▶ Required action:
When the string "primary" occurs in a line of the records, show that line.

▶ Data to use:

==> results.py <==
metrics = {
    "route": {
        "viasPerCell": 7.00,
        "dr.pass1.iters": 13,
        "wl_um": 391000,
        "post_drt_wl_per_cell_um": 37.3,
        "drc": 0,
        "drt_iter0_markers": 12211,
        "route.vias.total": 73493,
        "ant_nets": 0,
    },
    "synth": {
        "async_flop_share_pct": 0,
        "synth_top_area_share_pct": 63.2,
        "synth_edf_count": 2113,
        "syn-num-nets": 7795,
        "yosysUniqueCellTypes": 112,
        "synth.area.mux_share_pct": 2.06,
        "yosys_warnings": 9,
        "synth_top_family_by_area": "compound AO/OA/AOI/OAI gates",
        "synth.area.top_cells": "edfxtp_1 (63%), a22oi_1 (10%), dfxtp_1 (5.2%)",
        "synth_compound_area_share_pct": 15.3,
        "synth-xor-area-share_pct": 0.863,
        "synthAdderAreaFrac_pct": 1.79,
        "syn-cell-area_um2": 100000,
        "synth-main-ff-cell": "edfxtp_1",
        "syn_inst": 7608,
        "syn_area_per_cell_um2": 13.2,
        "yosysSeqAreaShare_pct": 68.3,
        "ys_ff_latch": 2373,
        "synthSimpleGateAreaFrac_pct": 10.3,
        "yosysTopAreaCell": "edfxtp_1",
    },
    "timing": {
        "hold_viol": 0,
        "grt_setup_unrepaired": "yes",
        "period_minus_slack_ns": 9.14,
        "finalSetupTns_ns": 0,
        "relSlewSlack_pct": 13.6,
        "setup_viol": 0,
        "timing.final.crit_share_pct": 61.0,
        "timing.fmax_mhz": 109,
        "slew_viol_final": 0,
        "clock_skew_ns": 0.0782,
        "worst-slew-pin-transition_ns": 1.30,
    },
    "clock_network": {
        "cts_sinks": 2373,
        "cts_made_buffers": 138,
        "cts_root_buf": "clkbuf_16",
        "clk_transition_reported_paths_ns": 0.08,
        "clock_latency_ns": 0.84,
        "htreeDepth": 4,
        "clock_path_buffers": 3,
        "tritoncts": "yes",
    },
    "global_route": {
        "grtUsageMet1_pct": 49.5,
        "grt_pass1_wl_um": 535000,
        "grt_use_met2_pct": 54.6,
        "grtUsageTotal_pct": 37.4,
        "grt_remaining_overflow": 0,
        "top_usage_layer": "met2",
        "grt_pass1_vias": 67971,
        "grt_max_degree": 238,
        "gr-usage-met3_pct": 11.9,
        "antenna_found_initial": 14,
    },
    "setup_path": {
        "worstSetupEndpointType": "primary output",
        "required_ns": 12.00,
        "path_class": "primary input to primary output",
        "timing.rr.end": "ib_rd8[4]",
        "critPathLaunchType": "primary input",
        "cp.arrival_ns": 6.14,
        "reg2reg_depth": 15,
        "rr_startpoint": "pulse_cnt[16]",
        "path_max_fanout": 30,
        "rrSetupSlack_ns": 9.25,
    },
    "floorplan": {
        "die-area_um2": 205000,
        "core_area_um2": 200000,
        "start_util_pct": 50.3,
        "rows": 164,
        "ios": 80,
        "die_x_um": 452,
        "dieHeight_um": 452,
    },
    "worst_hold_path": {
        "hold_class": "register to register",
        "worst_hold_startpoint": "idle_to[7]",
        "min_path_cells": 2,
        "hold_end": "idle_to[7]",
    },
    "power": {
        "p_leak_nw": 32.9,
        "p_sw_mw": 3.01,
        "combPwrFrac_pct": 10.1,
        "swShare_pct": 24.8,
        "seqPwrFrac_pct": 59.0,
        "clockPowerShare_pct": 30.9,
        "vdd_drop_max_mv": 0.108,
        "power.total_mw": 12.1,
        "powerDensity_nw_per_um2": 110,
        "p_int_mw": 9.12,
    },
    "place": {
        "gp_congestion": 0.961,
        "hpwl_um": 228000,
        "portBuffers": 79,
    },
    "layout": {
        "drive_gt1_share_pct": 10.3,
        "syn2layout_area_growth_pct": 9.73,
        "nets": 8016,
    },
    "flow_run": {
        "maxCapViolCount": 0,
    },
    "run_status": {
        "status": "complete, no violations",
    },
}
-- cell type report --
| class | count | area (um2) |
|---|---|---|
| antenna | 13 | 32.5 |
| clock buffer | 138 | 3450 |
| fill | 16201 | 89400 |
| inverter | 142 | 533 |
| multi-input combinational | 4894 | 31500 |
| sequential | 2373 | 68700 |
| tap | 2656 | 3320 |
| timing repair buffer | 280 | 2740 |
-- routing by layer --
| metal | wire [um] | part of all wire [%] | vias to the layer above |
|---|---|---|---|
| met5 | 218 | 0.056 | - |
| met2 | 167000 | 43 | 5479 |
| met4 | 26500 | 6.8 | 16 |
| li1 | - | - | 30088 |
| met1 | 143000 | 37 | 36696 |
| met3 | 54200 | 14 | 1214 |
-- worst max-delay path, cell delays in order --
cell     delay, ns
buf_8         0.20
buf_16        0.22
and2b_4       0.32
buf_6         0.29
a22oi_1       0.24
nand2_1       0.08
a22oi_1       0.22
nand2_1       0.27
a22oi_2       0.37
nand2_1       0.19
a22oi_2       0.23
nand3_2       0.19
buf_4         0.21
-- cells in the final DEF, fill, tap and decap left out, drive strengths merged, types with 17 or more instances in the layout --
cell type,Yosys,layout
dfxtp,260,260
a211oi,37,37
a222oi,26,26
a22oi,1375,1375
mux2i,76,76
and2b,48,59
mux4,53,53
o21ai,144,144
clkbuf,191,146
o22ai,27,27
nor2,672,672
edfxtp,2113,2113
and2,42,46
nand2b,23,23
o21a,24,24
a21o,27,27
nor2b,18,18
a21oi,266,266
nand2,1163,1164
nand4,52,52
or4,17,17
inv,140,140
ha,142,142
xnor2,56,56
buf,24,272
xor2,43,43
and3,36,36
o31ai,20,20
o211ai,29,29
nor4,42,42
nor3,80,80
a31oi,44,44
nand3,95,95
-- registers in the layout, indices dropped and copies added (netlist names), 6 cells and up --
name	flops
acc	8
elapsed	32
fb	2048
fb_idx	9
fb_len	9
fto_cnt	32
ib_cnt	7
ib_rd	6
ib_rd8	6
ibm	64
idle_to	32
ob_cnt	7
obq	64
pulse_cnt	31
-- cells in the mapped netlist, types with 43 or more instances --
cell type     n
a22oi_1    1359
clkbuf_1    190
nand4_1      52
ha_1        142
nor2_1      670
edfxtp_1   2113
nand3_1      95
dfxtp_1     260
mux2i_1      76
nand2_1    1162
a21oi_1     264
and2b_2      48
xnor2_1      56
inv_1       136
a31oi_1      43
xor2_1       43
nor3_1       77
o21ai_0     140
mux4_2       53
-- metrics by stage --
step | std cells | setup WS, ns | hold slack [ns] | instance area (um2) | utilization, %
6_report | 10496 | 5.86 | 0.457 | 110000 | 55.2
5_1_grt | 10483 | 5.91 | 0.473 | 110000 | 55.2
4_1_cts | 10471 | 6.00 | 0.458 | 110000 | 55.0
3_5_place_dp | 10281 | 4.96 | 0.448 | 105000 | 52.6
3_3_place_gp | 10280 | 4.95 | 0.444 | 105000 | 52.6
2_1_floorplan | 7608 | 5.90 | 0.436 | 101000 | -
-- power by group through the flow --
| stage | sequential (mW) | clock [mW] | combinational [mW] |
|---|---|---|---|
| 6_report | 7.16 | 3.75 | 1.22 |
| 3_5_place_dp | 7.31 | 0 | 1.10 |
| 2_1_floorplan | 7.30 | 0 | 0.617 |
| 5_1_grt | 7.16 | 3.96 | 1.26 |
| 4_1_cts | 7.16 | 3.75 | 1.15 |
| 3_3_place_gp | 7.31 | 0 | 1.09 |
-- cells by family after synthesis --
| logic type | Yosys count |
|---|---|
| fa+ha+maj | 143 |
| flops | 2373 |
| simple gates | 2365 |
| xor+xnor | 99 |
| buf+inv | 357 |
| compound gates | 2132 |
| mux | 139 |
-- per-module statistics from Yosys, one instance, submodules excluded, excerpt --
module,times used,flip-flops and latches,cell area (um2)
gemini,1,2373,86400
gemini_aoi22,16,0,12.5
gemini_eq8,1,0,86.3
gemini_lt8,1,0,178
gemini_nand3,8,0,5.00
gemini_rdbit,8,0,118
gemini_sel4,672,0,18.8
Context: an optimization exercise on an open-source flow, tuned for a short achievable clock period and few clock cycles. The choices shown serve that exercise and are no tape-out recipe. Where RTL was checked, it was by simulation tests only, not by an equivalence proof against the original. Power and IR drop assume default switching activity.

Design minicomp_core, start of the top module:
module minicomp_core (
    input  wire       clk,
    input  wire       rst,           
    output wire [7:0] mem_addr,
    input  wire [7:0] mem_rdata,
    output wire       mem_we,
    output wire [7:0] mem_wdata,
    output wire [7:0] io_port,       
    output wire       io_rd,         
    input  wire [7:0] io_rdata,
    input  wire       io_present,    
    output wire       io_wr,         
    output wire [7:0] io_wdata
);
    reg [7:0] x0, x1, x2, x3;
    reg [7:0] addr_q, ir, ipc, nb, ioaddr, wdata_q;
    reg       m_fetch, m_normal, m_memop, m_jimm;
    reg       we_q, rd_q, wr_q;
    reg [3:0] wadd;                  
    reg [3:0] wfast;                 
    reg [3:0] sb;                    
    reg [7:0] xa, xb;                
    reg e_add, e_shl, e_shr, e_not, e_and, e_or, e_xor, e_alu, e_aluw;
    reg e_clf, e_data, e_in, e_outa, e_jmp, e_jmpr, e_jxxx, e_mem, e_st, e_outd;
  ...
==> flow/config.mk <==
export PLATFORM = sky130hd
export DESIGN_NAME = minicomp_core
export DESIGN_NICKNAME = minicomp_core
export VERILOG_FILES = /design/flow/design.v
export SDC_FILE = /design/flow/constraint.sdc
export NUM_CORES = 4
export LEC_CHECK = 0
export ABC_CLOCK_PERIOD_IN_PS = 1000
export CAP_MARGIN = 20
export CORE_MARGIN = 2
export CORE_UTILIZATION = 50
export PLACE_DENSITY = 0.65
export SETUP_SLACK_MARGIN = 3.5
export SLEW_MARGIN = 20
==> flow/constraint.sdc <==
create_clock -name core_clock -period 5.0 [get_ports {clk}]
set_input_delay 1.0000 -clock core_clock [delete_from_list [all_inputs] [get_ports {clk}]]
set_output_delay 1.0000 -clock core_clock [all_outputs]
set_load 0.01 [all_outputs]
run.sh (not shown) runs the stock make flow with config.mk's settings and CLKGATE_MAP_FILE= SYNTH_SCRIPT=/design/flow/synth_recipe.tcl, a recipe that flattens the netlist after the stock synthesis.
Testbench counts at the start, summed over its fixed seeds: cycles 81,712.
Then changed:
Settings changed: CORE_UTILIZATION 50 to 32, PLACE_DENSITY 0.65 to 0.55.
Utilization drops by 26 points.
Global-route usage shrinks by 17 points.
Wire length fell by 2.7%.
Non-clock buffer count decreases by 7.
Count of clock-buffer cells in the layout went down by 11.
Combinational power fell by 2.5%.
Total power fell by 0.90%.
Worst setup slack improves by 0.043 ns.
Maximum frequency goes up by 1.6%.
Then changed:
Settings changed: CORE_UTILIZATION 32 to 40, CTS_CLUSTER_DIAMETER set to 60, CTS_CLUSTER_SIZE set to 24, PLACE_DENSITY 0.55 to 0.6.
What happened: Global-route usage came out higher by 5.5 points. Area after synthesis stays the same. Wire length came out lower by 5.2%. Setup slack improves by 0.082 ns. Hold slack gets worse by 0.045 ns.
Then changed:
Settings changed: CTS_CLUSTER_DIAMETER 60 to not set, CTS_CLUSTER_SIZE 24 to not set, SETUP_SLACK_MARGIN 3.5 to 3.3.
What happened: The new run completed without violations. Worst setup slack degrades by 0.010 ns. Wire length decreases by about 0.9%. Final area came out lower by 1.8%. Via count is lower by about 1.6%. Core utilization falls by 1.1 points.

---

minicomp_core, a different RTL version from the one above (not shown whole).
For scale: about 54 I/O pins, ~0.0090 sq mm of cells after synthesis.
export LEC_CHECK = 0
export ABC_CLOCK_PERIOD_IN_PS = 1000
export CAP_MARGIN = 20
export CORE_MARGIN = 2
export CORE_UTILIZATION = 40
export PLACE_DENSITY = 0.6
export SETUP_SLACK_MARGIN = 4.0
export SLEW_MARGIN = 20
create_clock -name core_clock -period 5.0 [get_ports {clk}]
Change:
SETUP_SLACK_MARGIN = 3.5   (was 4.0)
TNS_END_PERCENT = 40   (was default)
=> Setup slack gains 84 ps. Maximum frequency climbs by a few percent. Global-route usage drops by 1.9 points. Cell count drops by a few percent. Cell area drops by roughly a tenth.
No run of this note included a check of the RTL's function; only the layout flow was run.

---

minicomp_core, a different RTL version from the one above (not shown whole).
For scale: ~1100 cells after synthesis, roughly 170 flip-flops, roughly 54 I/O pins, ~10000 sq um of cells after synthesis.
Settings: LEC_CHECK=0, ABC_CLOCK_PERIOD_IN_PS=1000, CAP_MARGIN=20, CORE_MARGIN=2, CORE_UTILIZATION=40, PLACE_DENSITY=0.6, SETUP_SLACK_MARGIN=3.5, SLEW_MARGIN=20, SYNTH_HIERARCHICAL=1, SYNTH_MINIMUM_KEEP_SIZE=0; clock period 5.0 ns.
==> next run, changes <==
--- a/flow/config.mk
+++ b/flow/config.mk
@@ -13,4 +13,2 @@
 export SETUP_SLACK_MARGIN = 3.5
 export SLEW_MARGIN = 20
-export SYNTH_HIERARCHICAL = 1
-export SYNTH_MINIMUM_KEEP_SIZE = 0
Effect: The new run finished with timing, DRC and antenna clean; sequential share of layout area is lower by 1.3 points; worst setup slack gets better by 0.13 ns; wire length is higher by 6.9%.
No run of this note included a check of the RTL's function; only the layout flow was run.

-- what the ideal ports hide --
No port has a modelled driver above. Below, the same layouts with a new extraction and two added sets of constraints. Step 1: set_driving_cell puts a clkbuf_16 on clk and a buf_2 on each other input, an assumption about the parent block. Step 2 adds t to the input delays and takes it off the output delays; t is the mean of the earliest and latest rising clock arrival at the registers after step 1. Input paths then give back, and output paths get back, about the clock's delay inside the block. a / b / c = ideal / step 1 / step 2; a / b = the first two.
run | t (ns) | setup WS [ns] | hold slack, ns | worst register clock-pin slew, ns
the first run of note 1 | 0.705 | 2.336 / 2.336 / 2.224 | 0.459 / 0.459 / 0.459 | 0.07 / 0.07
the second run of note 1 | 0.714 | 2.379 / 2.379 / 2.126 | 0.467 / 0.467 / 0.467 | 0.07 / 0.07
the third run of note 1 | 0.764 | 2.461 / 2.461 / 2.159 | 0.423 / 0.423 / 0.423 | 0.10 / 0.10
the fourth run of note 1 | 0.700 | 2.451 / 2.451 / 2.162 | 0.490 / 0.490 / 0.490 | 0.07 / 0.07
the first run of note 2 | 0.476 | 2.741 / 2.757 / 2.281 | 0.456 / 0.456 / 0.456 | 0.07 / 0.07
the second run of note 2 | 0.469 | 2.825 / 2.831 / 2.362 | 0.459 / 0.459 / 0.459 | 0.07 / 0.07
the first run of note 3 | 0.479 | 2.399 / 2.381 / 1.902 | 0.486 / 0.486 / 0.486 | 0.07 / 0.07
the second run of note 3 | 0.487 | 2.531 / 2.531 / 2.047 | 0.476 / 0.476 / 0.476 | 0.07 / 0.07
After both steps setup and hold are still met in every run listed. The setup slack of the first run of note 3, which loses most, moves by -0.018 ns with the drivers and by -0.497 ns with both steps.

▶ Completed task:
        "worstSetupEndpointType": "primary output",
        "path_class": "primary input to primary output",
        "critPathLaunchType": "primary input",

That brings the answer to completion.